= PROBLEM REQUIREMENTS =
One number is the full answer: how many lines in the records contain the word "atTick"?

= SUPPLIED MATERIAL =
--- START ---

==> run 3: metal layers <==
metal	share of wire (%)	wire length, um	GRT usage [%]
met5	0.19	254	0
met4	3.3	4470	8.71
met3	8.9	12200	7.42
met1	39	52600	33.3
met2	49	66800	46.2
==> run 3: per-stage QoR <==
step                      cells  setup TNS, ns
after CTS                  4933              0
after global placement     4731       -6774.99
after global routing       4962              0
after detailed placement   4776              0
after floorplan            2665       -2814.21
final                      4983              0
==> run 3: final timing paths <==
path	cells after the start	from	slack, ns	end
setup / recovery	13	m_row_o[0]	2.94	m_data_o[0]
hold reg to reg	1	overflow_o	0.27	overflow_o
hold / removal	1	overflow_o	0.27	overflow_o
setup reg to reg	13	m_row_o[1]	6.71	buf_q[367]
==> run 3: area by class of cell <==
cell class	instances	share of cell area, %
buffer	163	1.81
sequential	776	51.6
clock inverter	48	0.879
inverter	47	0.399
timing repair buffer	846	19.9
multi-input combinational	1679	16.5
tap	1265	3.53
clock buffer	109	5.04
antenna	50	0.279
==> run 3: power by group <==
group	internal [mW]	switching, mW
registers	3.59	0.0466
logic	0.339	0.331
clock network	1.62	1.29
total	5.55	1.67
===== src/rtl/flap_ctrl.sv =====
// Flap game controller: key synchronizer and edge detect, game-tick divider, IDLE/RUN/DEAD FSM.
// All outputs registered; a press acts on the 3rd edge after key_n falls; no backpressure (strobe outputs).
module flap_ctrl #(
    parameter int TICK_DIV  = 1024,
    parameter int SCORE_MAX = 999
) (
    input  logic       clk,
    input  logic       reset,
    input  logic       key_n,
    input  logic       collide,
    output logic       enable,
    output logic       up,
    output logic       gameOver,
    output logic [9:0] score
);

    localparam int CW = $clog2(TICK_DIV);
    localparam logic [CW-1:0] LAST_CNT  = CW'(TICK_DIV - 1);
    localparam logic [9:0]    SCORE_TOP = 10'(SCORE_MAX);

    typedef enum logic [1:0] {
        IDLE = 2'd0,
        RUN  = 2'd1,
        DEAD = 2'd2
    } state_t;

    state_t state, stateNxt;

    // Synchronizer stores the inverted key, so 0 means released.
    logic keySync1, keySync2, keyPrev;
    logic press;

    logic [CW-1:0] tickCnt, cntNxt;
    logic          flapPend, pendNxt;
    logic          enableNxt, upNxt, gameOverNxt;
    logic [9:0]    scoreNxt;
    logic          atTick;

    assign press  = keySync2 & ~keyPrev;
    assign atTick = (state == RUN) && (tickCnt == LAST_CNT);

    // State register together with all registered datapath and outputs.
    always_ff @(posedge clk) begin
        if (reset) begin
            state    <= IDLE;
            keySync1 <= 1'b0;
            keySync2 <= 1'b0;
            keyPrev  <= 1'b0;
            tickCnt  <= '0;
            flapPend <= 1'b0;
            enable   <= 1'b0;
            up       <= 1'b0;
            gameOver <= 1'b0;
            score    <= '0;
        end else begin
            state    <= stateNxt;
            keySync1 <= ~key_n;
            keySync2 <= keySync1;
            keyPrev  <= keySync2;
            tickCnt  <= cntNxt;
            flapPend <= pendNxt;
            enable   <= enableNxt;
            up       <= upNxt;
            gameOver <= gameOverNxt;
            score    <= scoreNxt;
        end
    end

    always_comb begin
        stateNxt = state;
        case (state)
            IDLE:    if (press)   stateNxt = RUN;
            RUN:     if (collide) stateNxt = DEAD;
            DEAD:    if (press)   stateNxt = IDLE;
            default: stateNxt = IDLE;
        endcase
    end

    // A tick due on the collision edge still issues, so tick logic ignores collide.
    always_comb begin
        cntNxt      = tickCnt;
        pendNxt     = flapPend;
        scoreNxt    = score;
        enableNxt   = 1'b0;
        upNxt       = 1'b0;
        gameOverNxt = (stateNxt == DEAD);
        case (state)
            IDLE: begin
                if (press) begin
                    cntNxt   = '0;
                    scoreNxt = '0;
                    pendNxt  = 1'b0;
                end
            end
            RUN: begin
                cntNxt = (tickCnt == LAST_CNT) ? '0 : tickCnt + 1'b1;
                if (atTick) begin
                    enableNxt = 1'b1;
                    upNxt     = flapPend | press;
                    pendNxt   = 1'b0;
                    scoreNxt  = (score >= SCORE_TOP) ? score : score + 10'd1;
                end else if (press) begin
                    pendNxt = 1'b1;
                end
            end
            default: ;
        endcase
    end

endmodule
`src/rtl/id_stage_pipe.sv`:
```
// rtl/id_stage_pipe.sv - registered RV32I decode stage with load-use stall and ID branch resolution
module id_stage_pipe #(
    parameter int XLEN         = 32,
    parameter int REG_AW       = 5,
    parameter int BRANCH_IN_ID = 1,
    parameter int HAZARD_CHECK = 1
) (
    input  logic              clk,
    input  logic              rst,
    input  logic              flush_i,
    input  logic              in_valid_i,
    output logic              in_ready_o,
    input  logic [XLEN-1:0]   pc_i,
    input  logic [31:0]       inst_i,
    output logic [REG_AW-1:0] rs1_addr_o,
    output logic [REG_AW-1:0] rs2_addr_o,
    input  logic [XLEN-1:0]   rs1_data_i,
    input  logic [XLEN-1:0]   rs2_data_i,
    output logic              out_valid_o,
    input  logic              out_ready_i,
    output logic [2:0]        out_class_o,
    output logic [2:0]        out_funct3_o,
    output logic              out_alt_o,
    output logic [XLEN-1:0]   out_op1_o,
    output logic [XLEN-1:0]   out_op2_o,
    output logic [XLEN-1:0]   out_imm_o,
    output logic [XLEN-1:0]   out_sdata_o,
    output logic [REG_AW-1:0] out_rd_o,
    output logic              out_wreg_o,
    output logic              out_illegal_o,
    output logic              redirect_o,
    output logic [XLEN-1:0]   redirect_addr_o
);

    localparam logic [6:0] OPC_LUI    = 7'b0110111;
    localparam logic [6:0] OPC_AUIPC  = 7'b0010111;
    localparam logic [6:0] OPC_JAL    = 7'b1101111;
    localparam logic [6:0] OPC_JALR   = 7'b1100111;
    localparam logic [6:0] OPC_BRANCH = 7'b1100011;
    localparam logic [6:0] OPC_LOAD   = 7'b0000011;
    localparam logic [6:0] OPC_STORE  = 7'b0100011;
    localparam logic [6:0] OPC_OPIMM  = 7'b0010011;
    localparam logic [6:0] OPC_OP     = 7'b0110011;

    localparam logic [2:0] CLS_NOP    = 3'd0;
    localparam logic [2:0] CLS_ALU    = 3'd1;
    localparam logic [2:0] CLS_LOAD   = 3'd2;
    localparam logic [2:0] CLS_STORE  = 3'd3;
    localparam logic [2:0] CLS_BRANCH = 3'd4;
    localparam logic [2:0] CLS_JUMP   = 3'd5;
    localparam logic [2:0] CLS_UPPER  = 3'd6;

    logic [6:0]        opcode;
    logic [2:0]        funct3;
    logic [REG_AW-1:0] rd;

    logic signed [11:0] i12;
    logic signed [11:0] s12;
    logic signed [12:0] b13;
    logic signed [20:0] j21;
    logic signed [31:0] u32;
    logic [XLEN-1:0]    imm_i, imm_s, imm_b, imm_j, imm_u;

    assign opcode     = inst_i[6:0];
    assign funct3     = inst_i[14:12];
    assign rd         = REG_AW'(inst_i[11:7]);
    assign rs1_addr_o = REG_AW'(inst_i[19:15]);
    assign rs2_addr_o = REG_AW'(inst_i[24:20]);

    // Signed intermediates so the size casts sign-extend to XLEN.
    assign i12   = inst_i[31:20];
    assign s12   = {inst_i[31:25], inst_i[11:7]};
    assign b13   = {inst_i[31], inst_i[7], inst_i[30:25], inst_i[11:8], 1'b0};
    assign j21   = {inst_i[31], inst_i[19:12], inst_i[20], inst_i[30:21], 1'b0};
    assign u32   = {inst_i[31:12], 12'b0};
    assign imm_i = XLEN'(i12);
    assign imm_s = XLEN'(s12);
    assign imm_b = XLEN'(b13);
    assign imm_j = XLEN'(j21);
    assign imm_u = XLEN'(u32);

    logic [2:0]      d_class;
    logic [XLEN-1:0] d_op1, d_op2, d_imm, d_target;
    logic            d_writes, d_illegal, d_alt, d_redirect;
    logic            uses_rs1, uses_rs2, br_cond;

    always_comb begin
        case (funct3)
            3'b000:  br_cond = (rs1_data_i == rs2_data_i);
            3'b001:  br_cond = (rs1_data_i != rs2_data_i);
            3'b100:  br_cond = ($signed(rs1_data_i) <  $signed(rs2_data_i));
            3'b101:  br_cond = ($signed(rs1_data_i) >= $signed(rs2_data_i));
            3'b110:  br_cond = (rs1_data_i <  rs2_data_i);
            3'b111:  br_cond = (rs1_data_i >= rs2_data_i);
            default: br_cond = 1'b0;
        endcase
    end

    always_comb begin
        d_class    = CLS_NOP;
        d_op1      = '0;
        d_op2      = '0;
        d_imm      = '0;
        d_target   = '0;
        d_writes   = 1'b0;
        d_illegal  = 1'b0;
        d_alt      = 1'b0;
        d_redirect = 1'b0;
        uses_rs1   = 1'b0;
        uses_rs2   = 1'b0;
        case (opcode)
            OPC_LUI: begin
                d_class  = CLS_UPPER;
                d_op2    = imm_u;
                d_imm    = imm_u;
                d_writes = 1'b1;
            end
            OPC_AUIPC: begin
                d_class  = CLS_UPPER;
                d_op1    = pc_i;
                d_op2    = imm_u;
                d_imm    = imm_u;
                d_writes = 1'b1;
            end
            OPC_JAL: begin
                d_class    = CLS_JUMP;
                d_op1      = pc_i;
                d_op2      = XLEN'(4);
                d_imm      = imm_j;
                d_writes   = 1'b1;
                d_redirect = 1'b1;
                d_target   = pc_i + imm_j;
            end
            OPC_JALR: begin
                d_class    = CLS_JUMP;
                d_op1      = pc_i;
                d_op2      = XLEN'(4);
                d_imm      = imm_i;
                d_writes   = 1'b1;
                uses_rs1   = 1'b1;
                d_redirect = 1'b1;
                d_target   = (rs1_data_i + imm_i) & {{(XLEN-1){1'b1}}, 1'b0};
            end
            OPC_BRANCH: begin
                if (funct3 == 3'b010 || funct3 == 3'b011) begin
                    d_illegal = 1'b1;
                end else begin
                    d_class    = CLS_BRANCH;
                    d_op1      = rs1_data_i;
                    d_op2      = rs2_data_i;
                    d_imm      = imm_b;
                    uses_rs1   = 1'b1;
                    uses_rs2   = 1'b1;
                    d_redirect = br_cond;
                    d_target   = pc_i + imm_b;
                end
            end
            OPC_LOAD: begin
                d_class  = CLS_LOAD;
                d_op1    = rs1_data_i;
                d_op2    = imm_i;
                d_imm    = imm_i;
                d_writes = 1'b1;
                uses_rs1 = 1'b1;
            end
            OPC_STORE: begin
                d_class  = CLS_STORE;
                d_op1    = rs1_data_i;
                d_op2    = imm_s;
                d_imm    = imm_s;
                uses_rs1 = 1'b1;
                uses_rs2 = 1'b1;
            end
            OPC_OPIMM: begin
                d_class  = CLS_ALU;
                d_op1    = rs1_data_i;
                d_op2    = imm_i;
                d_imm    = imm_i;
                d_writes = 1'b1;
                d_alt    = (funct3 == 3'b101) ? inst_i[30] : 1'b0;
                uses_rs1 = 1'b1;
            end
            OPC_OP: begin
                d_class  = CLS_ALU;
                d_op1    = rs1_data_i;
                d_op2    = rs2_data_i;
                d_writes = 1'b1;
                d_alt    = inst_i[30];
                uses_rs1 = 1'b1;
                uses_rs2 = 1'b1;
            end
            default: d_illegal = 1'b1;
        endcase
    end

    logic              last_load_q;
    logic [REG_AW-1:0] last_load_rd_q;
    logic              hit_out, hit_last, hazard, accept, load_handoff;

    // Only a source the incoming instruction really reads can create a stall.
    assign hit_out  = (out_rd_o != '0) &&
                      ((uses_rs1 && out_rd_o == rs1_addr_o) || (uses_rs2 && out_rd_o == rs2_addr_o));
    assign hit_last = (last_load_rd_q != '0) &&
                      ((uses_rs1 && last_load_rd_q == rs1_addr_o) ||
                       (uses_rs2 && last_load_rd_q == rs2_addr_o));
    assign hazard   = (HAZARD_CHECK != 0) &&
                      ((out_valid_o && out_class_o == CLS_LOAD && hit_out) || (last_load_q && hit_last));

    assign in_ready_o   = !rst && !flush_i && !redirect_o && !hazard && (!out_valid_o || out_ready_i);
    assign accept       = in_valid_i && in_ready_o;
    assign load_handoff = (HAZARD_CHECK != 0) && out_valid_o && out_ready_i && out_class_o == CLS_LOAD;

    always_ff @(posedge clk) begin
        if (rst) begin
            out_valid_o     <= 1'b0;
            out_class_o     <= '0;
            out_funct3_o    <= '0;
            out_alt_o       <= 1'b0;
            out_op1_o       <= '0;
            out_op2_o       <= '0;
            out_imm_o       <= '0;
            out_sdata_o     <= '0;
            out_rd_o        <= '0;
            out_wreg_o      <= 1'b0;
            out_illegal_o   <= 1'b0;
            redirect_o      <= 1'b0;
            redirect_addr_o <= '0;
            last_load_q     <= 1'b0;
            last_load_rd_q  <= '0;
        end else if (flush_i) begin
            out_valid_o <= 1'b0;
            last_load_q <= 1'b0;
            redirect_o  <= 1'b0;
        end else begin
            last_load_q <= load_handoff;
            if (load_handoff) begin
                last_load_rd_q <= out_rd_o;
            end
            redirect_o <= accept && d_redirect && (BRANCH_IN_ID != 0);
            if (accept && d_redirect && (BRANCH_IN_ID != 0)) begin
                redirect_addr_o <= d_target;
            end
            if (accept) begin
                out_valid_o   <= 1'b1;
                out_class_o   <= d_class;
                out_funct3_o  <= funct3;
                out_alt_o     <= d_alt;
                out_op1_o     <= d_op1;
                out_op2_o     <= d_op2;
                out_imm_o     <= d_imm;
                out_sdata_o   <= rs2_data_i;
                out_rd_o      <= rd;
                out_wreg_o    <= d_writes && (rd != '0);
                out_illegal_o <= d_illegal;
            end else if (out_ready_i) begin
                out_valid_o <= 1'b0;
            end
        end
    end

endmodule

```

--- END ---

= TASK OUTPUT =
3